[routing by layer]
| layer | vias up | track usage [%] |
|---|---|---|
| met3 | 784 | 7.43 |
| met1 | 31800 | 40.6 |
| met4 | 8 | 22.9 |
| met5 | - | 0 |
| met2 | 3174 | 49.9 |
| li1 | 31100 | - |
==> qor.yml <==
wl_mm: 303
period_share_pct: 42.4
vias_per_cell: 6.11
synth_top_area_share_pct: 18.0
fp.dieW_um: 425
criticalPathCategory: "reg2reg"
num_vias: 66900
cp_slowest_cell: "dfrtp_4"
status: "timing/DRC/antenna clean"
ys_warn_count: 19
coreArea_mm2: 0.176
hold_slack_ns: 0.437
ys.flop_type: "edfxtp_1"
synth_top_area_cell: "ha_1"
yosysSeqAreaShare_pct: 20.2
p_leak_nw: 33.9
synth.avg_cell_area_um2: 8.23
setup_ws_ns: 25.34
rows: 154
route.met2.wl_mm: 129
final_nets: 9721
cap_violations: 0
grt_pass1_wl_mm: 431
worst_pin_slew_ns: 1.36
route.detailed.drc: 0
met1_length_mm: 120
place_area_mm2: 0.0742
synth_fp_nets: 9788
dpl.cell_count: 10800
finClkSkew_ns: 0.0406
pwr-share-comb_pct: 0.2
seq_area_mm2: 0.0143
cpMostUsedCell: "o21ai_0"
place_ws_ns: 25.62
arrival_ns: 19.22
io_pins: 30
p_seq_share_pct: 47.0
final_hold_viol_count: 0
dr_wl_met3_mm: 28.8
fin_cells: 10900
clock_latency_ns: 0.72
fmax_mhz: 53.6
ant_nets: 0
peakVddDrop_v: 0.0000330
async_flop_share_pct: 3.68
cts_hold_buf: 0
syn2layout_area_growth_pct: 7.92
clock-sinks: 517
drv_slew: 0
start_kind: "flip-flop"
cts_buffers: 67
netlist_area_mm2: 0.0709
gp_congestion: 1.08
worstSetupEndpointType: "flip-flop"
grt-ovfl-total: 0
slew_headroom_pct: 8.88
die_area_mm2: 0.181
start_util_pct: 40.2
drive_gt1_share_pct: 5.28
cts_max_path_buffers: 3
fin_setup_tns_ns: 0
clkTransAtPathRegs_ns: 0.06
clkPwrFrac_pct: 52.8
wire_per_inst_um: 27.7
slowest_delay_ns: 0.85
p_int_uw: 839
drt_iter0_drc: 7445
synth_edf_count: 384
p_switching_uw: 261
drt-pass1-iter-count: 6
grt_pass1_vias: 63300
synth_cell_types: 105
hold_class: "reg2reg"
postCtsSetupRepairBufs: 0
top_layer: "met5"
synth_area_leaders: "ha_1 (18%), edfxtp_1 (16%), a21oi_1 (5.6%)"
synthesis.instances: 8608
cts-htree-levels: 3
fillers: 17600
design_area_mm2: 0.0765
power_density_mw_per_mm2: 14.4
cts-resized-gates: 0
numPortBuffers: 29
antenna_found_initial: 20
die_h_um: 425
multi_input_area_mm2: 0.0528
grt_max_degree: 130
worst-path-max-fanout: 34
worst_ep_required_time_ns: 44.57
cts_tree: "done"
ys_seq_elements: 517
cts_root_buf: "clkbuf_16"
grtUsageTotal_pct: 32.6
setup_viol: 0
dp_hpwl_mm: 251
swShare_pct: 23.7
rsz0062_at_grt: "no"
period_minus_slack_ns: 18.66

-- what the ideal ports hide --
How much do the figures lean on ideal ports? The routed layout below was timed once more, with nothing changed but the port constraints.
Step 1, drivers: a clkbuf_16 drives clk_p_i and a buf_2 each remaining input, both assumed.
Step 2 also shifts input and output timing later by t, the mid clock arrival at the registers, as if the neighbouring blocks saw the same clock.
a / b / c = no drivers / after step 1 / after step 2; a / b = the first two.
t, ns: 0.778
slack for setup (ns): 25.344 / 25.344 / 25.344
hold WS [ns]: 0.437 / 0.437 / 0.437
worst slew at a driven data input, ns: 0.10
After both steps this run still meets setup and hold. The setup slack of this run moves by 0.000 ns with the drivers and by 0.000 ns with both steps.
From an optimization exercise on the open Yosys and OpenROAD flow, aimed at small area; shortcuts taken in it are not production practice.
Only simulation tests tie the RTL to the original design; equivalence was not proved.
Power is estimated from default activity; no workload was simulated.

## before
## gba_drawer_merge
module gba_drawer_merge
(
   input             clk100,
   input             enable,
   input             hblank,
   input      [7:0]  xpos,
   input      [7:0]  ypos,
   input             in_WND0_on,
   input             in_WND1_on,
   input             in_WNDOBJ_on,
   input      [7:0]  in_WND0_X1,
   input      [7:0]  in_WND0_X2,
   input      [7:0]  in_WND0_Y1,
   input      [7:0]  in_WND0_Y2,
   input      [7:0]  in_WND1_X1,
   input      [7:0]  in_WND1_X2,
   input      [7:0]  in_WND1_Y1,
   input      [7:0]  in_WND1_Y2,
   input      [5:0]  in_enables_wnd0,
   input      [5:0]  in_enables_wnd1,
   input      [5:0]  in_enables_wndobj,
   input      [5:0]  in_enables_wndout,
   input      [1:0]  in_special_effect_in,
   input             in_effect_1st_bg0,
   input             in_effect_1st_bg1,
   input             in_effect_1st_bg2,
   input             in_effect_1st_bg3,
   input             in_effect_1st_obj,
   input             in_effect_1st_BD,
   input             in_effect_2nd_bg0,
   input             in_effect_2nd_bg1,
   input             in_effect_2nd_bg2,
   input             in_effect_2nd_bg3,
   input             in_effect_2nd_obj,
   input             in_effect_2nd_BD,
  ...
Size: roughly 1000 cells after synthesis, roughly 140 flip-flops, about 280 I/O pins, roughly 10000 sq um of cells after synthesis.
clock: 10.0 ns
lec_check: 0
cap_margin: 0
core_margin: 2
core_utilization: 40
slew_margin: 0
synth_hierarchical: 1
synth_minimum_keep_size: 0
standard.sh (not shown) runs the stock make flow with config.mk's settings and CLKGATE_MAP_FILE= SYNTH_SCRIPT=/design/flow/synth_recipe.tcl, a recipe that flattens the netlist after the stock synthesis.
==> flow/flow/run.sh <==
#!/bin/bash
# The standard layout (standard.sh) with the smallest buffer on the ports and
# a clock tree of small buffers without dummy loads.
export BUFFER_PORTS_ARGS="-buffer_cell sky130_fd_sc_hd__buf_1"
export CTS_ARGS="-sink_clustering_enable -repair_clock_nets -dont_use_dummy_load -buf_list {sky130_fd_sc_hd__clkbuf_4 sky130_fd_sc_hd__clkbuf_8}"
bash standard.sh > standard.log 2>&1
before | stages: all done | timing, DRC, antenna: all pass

━━━━

> **Activity**:
Copy out the lines above exactly, beginning at the one that contains "setup_viol: 0" and ending at the one that contains "worst slew at a driven data input, ns: 0.10".

> **Expected output**:
setup_viol: 0
dp_hpwl_mm: 251
swShare_pct: 23.7
rsz0062_at_grt: "no"
period_minus_slack_ns: 18.66

-- what the ideal ports hide --
How much do the figures lean on ideal ports? The routed layout below was timed once more, with nothing changed but the port constraints.
Step 1, drivers: a clkbuf_16 drives clk_p_i and a buf_2 each remaining input, both assumed.
Step 2 also shifts input and output timing later by t, the mid clock arrival at the registers, as if the neighbouring blocks saw the same clock.
a / b / c = no drivers / after step 1 / after step 2; a / b = the first two.
t, ns: 0.778
slack for setup (ns): 25.344 / 25.344 / 25.344
hold WS [ns]: 0.437 / 0.437 / 0.437
worst slew at a driven data input, ns: 0.10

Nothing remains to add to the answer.